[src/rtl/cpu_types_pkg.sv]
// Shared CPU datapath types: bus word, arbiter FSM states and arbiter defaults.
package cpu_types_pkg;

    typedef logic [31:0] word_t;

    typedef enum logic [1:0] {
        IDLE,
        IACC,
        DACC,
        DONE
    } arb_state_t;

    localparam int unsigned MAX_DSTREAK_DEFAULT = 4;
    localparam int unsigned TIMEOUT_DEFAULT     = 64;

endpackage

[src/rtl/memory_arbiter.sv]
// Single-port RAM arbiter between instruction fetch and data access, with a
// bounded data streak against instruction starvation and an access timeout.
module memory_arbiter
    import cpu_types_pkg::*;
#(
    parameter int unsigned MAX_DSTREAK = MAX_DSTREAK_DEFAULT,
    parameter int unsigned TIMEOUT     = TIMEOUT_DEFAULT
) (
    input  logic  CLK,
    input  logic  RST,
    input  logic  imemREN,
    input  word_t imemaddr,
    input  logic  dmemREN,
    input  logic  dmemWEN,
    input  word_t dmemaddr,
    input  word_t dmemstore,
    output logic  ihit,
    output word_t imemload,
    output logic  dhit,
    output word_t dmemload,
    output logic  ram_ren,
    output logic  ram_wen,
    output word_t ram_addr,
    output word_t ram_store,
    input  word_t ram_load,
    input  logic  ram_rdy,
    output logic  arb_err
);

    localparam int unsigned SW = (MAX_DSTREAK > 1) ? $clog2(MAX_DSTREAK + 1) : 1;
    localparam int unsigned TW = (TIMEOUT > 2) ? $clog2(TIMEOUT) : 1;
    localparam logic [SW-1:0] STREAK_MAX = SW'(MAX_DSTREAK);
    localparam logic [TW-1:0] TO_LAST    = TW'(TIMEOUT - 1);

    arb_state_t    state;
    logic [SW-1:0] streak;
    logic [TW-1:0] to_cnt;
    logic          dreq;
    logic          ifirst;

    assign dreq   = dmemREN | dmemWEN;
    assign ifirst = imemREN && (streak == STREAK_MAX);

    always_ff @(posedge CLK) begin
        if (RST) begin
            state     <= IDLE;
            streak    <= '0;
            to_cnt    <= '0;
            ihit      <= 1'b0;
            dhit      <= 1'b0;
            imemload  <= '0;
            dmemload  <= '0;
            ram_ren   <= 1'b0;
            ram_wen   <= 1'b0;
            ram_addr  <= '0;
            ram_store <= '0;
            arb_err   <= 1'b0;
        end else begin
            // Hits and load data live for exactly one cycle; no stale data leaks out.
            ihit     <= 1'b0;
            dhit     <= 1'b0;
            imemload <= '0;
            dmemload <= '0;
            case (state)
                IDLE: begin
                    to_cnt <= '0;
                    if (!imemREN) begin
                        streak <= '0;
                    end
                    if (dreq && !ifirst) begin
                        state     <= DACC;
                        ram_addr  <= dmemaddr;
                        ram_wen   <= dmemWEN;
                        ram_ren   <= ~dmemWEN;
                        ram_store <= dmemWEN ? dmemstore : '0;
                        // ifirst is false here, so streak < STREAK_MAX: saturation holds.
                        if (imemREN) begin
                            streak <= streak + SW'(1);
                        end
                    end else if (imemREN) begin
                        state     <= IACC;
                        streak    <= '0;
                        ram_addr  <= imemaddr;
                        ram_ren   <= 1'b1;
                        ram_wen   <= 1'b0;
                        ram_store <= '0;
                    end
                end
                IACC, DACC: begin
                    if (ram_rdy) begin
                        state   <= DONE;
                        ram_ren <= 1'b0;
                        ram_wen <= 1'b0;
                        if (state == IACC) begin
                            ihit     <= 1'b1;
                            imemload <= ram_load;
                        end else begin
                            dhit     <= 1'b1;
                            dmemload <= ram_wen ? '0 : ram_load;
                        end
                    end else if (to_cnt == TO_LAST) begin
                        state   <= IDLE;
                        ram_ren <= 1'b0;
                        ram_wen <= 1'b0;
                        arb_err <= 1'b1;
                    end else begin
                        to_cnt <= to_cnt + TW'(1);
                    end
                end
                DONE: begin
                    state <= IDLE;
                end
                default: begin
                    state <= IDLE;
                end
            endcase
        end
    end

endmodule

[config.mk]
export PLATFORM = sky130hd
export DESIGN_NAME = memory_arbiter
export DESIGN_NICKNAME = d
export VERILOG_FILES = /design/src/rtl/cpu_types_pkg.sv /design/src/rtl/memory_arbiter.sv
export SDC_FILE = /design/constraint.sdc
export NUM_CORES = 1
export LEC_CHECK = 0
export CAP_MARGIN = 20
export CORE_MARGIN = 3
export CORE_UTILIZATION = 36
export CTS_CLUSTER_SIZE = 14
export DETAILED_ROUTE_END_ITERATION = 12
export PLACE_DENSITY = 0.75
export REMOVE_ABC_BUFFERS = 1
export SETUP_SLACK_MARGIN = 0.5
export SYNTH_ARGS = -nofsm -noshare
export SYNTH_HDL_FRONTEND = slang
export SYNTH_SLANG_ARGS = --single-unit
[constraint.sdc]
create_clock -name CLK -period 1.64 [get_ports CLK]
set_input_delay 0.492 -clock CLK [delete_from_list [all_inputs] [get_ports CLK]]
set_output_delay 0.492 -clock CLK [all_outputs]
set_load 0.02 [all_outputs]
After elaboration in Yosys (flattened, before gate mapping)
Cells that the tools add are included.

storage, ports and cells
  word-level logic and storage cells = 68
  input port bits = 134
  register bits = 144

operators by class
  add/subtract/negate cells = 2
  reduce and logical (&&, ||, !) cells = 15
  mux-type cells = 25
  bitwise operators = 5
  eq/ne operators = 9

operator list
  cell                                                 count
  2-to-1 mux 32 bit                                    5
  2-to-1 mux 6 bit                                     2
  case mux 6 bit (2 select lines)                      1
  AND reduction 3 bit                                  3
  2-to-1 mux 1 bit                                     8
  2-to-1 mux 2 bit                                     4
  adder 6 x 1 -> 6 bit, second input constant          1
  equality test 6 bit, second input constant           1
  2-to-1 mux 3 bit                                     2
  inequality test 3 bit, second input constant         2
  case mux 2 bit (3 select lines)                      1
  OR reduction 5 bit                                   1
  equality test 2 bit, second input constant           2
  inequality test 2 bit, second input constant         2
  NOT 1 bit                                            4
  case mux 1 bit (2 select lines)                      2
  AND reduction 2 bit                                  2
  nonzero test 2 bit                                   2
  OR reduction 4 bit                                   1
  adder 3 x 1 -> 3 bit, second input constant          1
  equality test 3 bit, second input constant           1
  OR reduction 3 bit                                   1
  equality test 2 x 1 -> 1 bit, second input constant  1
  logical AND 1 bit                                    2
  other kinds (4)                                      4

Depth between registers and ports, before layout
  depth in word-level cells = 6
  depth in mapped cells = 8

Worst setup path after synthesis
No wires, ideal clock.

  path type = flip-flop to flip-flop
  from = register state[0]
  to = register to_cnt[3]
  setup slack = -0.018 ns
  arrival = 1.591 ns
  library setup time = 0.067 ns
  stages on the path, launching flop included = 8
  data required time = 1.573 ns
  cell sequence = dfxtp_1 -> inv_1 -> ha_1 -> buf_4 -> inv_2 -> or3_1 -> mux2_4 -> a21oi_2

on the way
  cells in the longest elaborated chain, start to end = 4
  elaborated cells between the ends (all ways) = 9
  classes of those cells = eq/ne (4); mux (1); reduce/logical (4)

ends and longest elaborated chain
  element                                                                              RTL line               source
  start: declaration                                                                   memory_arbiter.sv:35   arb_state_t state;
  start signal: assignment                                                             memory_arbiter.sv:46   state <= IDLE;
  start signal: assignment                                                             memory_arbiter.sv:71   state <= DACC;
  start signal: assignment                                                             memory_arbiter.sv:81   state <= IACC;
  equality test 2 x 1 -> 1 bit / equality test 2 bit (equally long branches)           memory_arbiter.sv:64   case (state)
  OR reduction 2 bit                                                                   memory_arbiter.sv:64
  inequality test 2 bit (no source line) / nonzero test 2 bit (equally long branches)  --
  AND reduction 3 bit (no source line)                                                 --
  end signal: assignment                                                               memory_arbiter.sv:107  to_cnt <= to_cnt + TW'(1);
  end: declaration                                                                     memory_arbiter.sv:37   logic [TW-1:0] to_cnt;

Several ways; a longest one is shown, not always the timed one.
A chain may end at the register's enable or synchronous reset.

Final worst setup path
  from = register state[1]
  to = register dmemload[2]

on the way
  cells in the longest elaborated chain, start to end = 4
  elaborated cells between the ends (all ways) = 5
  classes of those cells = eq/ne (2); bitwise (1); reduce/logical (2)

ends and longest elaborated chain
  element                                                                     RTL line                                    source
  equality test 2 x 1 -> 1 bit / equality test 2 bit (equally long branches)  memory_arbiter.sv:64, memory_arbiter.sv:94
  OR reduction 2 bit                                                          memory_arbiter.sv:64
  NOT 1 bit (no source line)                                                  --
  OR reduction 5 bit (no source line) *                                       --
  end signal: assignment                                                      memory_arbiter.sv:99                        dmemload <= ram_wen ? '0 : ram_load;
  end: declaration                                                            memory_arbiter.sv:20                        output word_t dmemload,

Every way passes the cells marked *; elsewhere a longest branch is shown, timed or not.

-----

> WHAT TO DO: Please give back exactly the lines of this listing beginning at the line with "end else if (imemREN)" and ending with the line with "export DETAILED_ROUTE_END_ITERATION = 12", both included, and nothing else.

> SOLUTION TO THIS TASK:
                    end else if (imemREN) begin
                        state     <= IACC;
                        streak    <= '0;
                        ram_addr  <= imemaddr;
                        ram_ren   <= 1'b1;
                        ram_wen   <= 1'b0;
                        ram_store <= '0;
                    end
                end
                IACC, DACC: begin
                    if (ram_rdy) begin
                        state   <= DONE;
                        ram_ren <= 1'b0;
                        ram_wen <= 1'b0;
                        if (state == IACC) begin
                            ihit     <= 1'b1;
                            imemload <= ram_load;
                        end else begin
                            dhit     <= 1'b1;
                            dmemload <= ram_wen ? '0 : ram_load;
                        end
                    end else if (to_cnt == TO_LAST) begin
                        state   <= IDLE;
                        ram_ren <= 1'b0;
                        ram_wen <= 1'b0;
                        arb_err <= 1'b1;
                    end else begin
                        to_cnt <= to_cnt + TW'(1);
                    end
                end
                DONE: begin
                    state <= IDLE;
                end
                default: begin
                    state <= IDLE;
                end
            endcase
        end
    end

endmodule

[config.mk]
export PLATFORM = sky130hd
export DESIGN_NAME = memory_arbiter
export DESIGN_NICKNAME = d
export VERILOG_FILES = /design/src/rtl/cpu_types_pkg.sv /design/src/rtl/memory_arbiter.sv
export SDC_FILE = /design/constraint.sdc
export NUM_CORES = 1
export LEC_CHECK = 0
export CAP_MARGIN = 20
export CORE_MARGIN = 3
export CORE_UTILIZATION = 36
export CTS_CLUSTER_SIZE = 14
export DETAILED_ROUTE_END_ITERATION = 12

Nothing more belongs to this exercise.